Impaired Glucose-Stimulated Insulin Secretion Is Coupled With Exocrine Pancreatic Lesions in the Cohen Diabetic Rat

Abstract

OBJECTIVE—The Cohen diabetes–sensitive rat develops postprandial hyperglycemia when fed a high-sucrose, copper-poor diet, whereas the Cohen diabetes–resistant rat maintains normoglycemia. The pathophysiological basis of diabetes was studied in the Cohen diabetic rat centering on the interplay between the exocrine and endocrine compartments of the pancreas. RESEARCH DESIGN AND METHODS—Studies used male Cohen diabetes–sensitive and Cohen diabetes–resistant rats fed 1-month high-sucrose, copper-poor diet. Serum insulin and glucose levels were measured during glucose and insulin tolerance tests. The pancreas was evaluated for weight, insulin content, macrophage, and fat infiltration.

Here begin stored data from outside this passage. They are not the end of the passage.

===== src/rtl/usb_reg_sequencer_pkg.sv =====
// Shared definitions for the USB register sequencer.
//   seq_state_e   : sequencer FSM states
//   A0_INDEX/DATA : dev_a0 phase selects
//   TIMEOUT_LIMIT : per-state cycle limit when USB_SEQ_TIMEOUT_EN is defined
package usb_reg_sequencer_pkg;

  typedef enum logic [2:0] {
    IDLE     = 3'd0,
    IDX_REQ  = 3'd1,
    IDX_WAIT = 3'd2,
    DAT_REQ  = 3'd3,
    DAT_WAIT = 3'd4,
    DONE     = 3'd5
  } seq_state_e;

  localparam logic       A0_INDEX      = 1'b0;
  localparam logic       A0_DATA       = 1'b1;
  localparam logic [7:0] TIMEOUT_LIMIT = 8'd255;

endpackage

Glucose-stimulated insulin secretion (GSIS) was determined in isolated perfused pancreas and in islets. RESULTS—Hyperglycemic Cohen diabetes–sensitive rats exhibited reduced pancreatic weight with lipid deposits and interleukin-1β–positive macrophage infiltration in the exocrine pancreas. Islet morphology was preserved, and total pancreatic insulin content did not differ from that of Cohen diabetes–resistant rats. Lipids did not accumulate in skeletal muscle, nor was insulin resistance observed in hyperglycemic Cohen diabetes–sensitive rats. Intravenous glucose-tolerance test revealed markedly elevated glucose levels associated with diminished insulin output. Insulin release was induced in vivo by the non-nutrient secretagogues arginine and tolbutamide, suggesting a selective unresponsiveness to glucose. Decreased GSIS was observed in the isolated perfused pancreas of the hyperglycemic Cohen diabetes–sensitive rat, whereas islets isolated from these rats exhibited glucose-dependent insulin secretion and proinsulin biosynthesis. CONCLUSIONS—The association of the in vivo insulin secretory defect with lipid accumulation and activated macrophage infiltration in the exocrine pancreas suggests that changes in the islet microenvironment are the culprit in the insulin secretory malfunction observed in vivo.